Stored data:
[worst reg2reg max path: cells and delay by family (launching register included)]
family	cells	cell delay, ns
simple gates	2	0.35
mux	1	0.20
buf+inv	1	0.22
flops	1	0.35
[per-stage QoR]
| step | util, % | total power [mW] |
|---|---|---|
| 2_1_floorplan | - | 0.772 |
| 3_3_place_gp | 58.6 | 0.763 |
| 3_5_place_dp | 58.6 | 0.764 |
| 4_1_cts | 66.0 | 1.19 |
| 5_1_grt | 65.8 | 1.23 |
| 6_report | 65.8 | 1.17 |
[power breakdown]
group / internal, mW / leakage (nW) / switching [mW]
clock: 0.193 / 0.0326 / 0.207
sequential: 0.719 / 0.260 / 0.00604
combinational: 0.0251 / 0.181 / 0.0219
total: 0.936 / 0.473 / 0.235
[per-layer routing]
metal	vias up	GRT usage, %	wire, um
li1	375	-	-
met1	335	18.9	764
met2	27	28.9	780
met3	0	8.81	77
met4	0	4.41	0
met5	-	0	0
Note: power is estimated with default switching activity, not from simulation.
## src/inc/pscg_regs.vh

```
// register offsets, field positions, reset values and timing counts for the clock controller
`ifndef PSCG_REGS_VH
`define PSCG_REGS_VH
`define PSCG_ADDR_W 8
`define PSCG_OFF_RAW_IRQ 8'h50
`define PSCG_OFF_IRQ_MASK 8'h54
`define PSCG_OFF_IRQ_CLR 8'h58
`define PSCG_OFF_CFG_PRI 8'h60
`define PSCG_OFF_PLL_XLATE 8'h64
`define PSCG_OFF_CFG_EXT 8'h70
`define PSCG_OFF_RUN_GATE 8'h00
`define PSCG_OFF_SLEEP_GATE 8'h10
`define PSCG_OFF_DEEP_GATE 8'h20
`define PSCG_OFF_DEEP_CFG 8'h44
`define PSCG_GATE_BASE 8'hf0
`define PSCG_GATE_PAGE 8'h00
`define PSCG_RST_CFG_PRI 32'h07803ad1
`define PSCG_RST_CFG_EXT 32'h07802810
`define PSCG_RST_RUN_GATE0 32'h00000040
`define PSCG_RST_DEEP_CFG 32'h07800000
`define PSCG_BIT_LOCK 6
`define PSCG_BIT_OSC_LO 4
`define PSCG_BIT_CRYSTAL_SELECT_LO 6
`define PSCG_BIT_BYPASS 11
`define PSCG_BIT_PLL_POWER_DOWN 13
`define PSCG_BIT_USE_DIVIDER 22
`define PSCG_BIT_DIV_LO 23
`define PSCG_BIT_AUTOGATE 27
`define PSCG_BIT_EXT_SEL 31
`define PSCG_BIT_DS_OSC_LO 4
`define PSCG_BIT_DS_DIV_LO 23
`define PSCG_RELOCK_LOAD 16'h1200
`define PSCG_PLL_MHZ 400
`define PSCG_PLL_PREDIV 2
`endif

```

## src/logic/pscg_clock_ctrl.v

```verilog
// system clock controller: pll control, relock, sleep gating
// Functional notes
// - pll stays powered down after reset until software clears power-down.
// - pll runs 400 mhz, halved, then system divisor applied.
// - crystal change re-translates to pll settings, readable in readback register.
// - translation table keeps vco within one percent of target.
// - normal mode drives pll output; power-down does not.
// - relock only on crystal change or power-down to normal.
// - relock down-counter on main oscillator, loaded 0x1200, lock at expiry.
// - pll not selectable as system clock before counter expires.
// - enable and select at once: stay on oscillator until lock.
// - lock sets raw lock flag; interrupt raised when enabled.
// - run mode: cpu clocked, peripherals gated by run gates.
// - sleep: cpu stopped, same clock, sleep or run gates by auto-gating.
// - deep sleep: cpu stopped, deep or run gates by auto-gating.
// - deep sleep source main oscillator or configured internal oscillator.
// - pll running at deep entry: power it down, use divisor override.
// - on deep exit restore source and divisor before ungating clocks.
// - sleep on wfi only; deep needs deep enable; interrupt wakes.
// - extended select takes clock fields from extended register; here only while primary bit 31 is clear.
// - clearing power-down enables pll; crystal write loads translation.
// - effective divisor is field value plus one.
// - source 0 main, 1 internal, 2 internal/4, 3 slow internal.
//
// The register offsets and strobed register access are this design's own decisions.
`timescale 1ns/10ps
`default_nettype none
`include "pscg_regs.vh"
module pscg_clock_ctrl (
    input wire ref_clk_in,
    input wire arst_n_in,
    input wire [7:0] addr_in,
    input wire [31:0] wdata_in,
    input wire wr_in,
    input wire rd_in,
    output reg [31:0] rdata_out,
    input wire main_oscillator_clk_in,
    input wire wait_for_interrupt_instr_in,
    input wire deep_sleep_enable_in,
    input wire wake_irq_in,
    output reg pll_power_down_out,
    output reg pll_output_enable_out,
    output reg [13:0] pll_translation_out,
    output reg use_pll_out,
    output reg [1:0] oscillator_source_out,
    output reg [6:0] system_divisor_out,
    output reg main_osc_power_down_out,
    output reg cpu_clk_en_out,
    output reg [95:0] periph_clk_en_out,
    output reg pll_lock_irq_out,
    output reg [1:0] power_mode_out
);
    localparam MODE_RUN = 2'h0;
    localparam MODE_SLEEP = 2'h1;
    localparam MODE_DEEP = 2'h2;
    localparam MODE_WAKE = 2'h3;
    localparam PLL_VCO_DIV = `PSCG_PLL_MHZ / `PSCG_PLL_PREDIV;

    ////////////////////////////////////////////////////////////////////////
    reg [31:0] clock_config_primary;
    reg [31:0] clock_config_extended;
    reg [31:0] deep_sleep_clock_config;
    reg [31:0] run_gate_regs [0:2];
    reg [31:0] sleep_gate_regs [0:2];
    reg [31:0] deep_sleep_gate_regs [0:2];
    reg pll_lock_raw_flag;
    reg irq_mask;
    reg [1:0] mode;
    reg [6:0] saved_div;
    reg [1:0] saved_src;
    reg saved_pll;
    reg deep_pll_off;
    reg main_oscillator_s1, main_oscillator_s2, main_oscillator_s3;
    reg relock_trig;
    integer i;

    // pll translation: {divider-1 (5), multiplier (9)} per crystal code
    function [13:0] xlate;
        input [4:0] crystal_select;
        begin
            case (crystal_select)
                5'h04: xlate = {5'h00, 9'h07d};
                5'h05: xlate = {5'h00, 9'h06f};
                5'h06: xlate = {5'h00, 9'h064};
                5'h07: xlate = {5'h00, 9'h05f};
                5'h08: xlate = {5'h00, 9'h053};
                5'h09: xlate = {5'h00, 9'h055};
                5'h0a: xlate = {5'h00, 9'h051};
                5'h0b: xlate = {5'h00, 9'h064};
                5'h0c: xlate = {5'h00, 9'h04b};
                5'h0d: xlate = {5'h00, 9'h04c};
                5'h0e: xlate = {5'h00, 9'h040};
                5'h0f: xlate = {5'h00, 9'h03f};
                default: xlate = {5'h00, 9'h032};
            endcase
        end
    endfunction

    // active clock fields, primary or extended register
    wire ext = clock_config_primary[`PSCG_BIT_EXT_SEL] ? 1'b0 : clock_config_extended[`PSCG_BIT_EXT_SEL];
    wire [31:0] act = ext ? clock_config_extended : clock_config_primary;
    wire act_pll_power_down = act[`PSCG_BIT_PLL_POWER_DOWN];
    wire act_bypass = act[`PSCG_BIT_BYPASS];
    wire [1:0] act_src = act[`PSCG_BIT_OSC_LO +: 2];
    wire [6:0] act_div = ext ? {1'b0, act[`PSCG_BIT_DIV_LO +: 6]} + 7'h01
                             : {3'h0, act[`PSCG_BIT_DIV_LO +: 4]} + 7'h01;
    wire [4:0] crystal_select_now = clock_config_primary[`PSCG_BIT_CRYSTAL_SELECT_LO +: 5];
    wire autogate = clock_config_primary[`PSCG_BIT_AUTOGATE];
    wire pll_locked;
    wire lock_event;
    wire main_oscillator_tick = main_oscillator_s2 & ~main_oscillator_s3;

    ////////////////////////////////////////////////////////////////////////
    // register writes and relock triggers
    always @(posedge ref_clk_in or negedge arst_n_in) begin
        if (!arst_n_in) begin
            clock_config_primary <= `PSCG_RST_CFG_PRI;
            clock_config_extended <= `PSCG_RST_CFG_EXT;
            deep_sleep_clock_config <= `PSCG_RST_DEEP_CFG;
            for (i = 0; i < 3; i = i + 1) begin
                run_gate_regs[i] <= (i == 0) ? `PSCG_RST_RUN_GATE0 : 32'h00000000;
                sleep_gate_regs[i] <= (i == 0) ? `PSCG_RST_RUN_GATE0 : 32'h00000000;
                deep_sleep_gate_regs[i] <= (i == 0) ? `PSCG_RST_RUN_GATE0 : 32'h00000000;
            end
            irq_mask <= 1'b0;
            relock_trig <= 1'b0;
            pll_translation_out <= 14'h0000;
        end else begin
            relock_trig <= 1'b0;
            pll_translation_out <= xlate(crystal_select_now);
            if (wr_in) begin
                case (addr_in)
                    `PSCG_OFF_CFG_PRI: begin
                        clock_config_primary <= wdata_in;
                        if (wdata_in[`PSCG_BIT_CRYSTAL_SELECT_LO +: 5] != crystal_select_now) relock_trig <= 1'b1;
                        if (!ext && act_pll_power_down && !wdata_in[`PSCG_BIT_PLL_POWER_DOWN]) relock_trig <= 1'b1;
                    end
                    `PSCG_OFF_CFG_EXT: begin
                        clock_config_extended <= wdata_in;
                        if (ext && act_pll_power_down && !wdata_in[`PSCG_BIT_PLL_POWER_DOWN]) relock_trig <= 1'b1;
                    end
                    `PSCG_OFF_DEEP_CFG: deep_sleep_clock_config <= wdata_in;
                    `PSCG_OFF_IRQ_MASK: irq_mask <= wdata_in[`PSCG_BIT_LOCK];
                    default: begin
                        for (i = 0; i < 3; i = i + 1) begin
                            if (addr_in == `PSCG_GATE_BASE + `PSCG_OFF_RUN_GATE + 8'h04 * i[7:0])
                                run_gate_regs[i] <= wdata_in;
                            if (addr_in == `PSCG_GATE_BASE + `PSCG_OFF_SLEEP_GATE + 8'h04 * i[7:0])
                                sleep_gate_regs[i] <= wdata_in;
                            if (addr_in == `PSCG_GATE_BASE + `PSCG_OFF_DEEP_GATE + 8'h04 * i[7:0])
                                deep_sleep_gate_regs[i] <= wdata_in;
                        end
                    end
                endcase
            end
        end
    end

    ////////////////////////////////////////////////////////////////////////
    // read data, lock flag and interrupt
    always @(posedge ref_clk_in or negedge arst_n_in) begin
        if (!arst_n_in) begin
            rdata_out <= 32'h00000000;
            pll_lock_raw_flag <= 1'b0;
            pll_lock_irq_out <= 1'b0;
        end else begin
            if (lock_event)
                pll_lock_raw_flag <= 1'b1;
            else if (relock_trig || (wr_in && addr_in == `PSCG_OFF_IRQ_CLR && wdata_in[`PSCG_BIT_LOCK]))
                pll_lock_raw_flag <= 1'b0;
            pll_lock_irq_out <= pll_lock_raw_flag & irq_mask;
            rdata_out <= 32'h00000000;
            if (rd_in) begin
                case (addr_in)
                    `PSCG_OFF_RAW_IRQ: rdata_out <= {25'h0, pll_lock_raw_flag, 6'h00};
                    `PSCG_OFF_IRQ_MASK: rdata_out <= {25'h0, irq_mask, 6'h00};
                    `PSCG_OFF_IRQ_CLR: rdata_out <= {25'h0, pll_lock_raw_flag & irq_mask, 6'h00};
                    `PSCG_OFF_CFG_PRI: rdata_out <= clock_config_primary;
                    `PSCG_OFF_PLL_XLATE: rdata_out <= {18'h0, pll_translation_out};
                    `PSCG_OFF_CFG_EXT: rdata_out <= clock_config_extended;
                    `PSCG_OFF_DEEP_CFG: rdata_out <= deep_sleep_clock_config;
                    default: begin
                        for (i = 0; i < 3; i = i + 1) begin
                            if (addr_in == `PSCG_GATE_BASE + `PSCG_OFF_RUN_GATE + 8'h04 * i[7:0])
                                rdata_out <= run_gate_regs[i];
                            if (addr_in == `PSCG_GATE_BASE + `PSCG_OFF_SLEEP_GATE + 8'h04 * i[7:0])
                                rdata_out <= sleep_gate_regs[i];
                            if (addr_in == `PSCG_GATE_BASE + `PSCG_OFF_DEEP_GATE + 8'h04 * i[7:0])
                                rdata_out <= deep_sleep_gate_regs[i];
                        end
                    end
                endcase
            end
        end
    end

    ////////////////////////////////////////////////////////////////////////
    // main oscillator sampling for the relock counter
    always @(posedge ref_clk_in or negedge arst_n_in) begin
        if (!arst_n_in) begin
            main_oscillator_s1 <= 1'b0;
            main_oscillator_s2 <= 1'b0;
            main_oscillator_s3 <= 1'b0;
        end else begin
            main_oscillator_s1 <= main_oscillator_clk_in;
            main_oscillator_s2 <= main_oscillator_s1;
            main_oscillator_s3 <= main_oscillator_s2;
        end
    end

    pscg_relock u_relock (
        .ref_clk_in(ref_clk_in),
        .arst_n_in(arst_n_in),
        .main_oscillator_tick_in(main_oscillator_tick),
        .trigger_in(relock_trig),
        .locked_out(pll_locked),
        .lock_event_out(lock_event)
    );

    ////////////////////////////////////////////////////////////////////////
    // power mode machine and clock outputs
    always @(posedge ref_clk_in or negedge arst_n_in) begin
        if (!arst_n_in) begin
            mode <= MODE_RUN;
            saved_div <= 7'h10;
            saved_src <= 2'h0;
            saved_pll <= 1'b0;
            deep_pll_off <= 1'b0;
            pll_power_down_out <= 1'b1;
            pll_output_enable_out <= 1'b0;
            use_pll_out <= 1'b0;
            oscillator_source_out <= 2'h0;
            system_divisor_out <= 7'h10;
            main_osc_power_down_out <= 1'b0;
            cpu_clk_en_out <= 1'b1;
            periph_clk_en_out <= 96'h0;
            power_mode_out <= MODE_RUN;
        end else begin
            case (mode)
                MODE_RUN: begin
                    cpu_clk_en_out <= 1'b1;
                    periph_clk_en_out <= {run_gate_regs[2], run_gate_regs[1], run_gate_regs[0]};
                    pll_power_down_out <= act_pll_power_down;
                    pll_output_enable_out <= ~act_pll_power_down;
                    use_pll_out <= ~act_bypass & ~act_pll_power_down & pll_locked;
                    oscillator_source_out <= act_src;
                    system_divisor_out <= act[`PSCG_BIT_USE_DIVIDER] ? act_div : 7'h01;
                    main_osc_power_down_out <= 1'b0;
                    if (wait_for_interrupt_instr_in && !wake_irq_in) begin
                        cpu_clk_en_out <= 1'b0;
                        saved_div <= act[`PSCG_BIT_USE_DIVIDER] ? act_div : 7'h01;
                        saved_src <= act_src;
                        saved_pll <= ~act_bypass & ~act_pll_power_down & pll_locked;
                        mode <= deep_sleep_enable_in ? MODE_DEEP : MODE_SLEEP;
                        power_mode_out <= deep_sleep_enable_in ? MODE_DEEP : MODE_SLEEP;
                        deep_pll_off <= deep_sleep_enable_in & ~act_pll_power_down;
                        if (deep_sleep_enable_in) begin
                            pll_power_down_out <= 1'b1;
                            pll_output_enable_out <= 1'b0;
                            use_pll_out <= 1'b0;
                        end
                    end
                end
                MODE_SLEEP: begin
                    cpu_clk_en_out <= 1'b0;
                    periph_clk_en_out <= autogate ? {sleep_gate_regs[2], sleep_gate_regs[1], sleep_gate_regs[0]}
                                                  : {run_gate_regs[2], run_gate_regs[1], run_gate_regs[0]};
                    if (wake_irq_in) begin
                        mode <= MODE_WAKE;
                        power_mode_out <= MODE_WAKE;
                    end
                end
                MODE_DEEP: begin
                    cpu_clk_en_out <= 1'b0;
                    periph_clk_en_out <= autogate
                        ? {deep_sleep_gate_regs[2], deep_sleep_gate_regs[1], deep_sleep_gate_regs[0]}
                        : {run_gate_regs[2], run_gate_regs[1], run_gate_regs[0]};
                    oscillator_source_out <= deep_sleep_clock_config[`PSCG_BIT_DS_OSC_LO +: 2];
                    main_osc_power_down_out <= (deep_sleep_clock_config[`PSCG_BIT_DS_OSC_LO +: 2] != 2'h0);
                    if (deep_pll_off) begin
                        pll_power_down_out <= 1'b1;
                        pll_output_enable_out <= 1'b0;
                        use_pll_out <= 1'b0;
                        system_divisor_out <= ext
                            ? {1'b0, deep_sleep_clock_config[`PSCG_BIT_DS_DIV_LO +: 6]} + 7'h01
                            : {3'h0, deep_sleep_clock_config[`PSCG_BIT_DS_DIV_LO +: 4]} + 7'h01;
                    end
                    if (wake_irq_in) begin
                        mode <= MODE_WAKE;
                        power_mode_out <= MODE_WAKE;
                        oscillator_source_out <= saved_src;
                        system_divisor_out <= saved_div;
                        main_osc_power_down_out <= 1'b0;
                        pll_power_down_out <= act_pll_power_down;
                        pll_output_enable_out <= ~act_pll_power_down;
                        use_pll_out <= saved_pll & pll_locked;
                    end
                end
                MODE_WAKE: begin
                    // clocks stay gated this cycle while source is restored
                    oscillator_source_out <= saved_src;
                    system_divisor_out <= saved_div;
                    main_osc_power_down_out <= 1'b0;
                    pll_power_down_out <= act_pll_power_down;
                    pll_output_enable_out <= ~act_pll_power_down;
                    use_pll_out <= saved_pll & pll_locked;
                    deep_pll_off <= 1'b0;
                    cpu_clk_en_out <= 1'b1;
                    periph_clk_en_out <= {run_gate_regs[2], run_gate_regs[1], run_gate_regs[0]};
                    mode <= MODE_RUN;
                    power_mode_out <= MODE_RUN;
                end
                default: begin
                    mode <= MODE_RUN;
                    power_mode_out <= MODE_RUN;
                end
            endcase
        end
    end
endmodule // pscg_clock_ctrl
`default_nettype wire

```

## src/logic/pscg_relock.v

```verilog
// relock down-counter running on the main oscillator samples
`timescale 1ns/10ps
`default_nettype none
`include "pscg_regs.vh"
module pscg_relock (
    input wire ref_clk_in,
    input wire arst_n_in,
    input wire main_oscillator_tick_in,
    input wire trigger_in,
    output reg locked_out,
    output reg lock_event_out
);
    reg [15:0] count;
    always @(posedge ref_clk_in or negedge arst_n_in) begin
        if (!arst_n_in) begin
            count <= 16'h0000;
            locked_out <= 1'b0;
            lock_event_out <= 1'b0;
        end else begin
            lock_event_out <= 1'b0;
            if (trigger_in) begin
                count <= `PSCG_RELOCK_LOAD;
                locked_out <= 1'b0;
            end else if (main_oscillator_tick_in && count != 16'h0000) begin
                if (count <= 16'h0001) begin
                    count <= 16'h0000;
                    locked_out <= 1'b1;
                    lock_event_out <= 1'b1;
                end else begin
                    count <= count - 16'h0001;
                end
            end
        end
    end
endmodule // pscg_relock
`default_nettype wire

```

→ Prompt
Reproduce every line in the data that has the word "gated" in it.

→ Answer
// - run mode: cpu clocked, peripherals gated by run gates.
                    // clocks stay gated this cycle while source is restored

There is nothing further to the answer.